Frango, boi e suíno no primeiro trimestre de 2016

por admin_ideale

Pois, em relação a um IPCA da ordem de 9,5% nos últimos 12 meses, o frango completa o primeiro trimestre do ano com uma valorização de 16,6% em relação ao mesmo período do ano passado.

Jamais, porém, em toda a história do setor, esse resultado foi tão ilusório como neste instante. Pois – sabem os produtores – o custo de produção corroeu todo esse aparente ganho, deixando brecha até agora difícil de preencher. No entanto, pior ainda para o suíno que, sujeito ao mesmo custo de produção, tem no semestre valor médio 7,2% menor que o de um ano atrás.

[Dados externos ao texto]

--- src/hdl/pico_l15_pkg.sv ---
package pico_l15_pkg;

    // core side widths
    typedef logic [31:0] pico_addr_t;
    typedef logic [31:0] pico_data_t;
    typedef logic [3:0]  pico_strb_t;

    // cache side widths
    // physical address is the core address zero-extended
    typedef logic [39:0] phy_addr_t;
    // cache data is big-endian, byte 0 of the line sits in [63:56]
    typedef logic [63:0] l15_data_t;
    typedef logic [4:0]  l15_rqtype_t;
    typedef logic [2:0]  l15_size_t;
    typedef logic [3:0]  l15_rettype_t;

    // request types
    localparam l15_rqtype_t RQ_LOAD  = 5'd0;
    localparam l15_rqtype_t RQ_STORE = 5'd1;

    // request sizes
    localparam l15_size_t SIZE_1B = 3'd0;
    localparam l15_size_t SIZE_2B = 3'd1;
    localparam l15_size_t SIZE_4B = 3'd2;

    // return types
    localparam l15_rettype_t RET_LOAD   = 4'd0;
    localparam l15_rettype_t RET_ST_ACK = 4'd4;
    localparam l15_rettype_t RET_INT    = 4'd7;

    // address bit that marks an uncached access
    localparam int NC_BIT = 31;

    // decoder issue machine
    typedef enum logic [1:0] {
        DEC_IDLE,
        DEC_SEND,
        DEC_WAIT
    } dec_state_t;

    // single-flit request toward the cache, 113 bits
    typedef struct packed {
        l15_rqtype_t rqtype;
        l15_size_t   size;
        phy_addr_t   address;
        l15_data_t   data;
        logic        nc;
    } l15_req_t;

    // return from the cache, 68 bits
    typedef struct packed {
        l15_rettype_t returntype;
        l15_data_t    data_0;
    } l15_ret_t;

    // swap byte order of a 32-bit word
    // used on both paths, little-endian core vs big-endian cache
    function automatic pico_data_t bswap32(input pico_data_t w);
        return {w[7:0], w[15:8], w[23:16], w[31:24]};
    endfunction

endpackage
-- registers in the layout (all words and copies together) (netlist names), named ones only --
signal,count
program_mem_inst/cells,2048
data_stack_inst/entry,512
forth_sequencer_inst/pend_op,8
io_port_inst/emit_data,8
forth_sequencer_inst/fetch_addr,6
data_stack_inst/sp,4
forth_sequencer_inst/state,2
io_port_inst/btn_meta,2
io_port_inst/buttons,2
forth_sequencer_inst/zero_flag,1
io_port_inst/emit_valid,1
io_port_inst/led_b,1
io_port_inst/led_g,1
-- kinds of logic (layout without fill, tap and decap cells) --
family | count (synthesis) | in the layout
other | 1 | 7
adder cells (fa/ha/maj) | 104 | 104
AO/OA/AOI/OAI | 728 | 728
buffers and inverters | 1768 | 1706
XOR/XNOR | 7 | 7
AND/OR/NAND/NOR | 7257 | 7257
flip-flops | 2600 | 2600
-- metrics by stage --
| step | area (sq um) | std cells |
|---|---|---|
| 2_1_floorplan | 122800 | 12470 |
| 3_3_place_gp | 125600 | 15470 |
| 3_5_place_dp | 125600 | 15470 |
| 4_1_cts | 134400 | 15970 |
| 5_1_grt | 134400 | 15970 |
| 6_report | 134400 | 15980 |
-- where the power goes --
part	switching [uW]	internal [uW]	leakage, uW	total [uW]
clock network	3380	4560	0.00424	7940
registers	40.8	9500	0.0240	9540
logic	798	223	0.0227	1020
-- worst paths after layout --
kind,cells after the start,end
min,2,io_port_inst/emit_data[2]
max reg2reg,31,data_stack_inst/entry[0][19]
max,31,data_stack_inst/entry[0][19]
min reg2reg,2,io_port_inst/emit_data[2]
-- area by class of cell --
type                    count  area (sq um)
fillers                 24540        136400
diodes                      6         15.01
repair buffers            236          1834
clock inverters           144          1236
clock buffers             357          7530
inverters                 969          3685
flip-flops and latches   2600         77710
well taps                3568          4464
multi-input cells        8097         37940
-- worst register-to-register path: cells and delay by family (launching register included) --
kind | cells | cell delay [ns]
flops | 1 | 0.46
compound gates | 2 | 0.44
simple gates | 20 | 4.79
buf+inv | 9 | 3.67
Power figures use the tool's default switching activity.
### config.mk
export PLATFORM = sky130hd
export DESIGN_NAME = mipsCore
export DESIGN_NICKNAME = d
export VERILOG_FILES = /design/src/hdl/isaPkg.sv /design/src/hdl/wbPkg.sv /design/src/hdl/controller.sv /design/src/hdl/alu.sv /design/src/hdl/regFile.sv /design/src/hdl/mipsCore.sv
export SDC_FILE = /design/constraint.sdc
export NUM_CORES = 2
export LEC_CHECK = 0
export BUFFER_PORTS_ARGS = -buffer_cell sky130_fd_sc_hd__buf_4
export CAP_MARGIN = 10
export CORE_ASPECT_RATIO = 1.25
export CORE_MARGIN = 2
export CORE_UTILIZATION = 45
export CTS_BUF_LIST = sky130_fd_sc_hd__clkbuf_8
export DETAILED_ROUTE_END_ITERATION = 10
export MAX_ROUTING_LAYER = met4
export PLACE_DENSITY = 0.67
export SETUP_SLACK_MARGIN = 0.05
export SYNTH_ARGS = -nofsm -noshare
export SYNTH_HDL_FRONTEND = slang
export SYNTH_SLANG_ARGS = --single-unit
### constraint.sdc
create_clock -name clk -period 14.9 [get_ports clk]
set_clock_uncertainty 0.2 [all_clocks]
set_input_delay 1.49 -clock clk [delete_from_list [all_inputs] [get_ports clk]]
set_output_delay 1.49 -clock clk [all_outputs]
set_load 0.03 [all_outputs]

De toda forma, o atual quadro do frango só é [aparentemente] favorável se comparado ao de 2015. Porque, em relação a 2014 ele perde para a inflação. E em relação a 2013 continua com um preço médio negativo. Assim, considerada a inflação acumulada nesse período (em torno de 25,5%) e o índice negativo ora registrado pelo frango vivo (quase 3% a menos) conclui-se que sua defasagem de preço em relação a 2013 está muito próxima dos 30%.

O efeito da desvalorização enfrentada pode ser observado, principalmente, na paridade de preço com o boi. Três anos atrás, no primeiro trimestre, a remuneração obtida pelo frango vivo correspondia a 43% da remuneração obtida pelo boi (valor da arroba convertida em quilos). Em 2016 essa paridade recuou para 26,6%.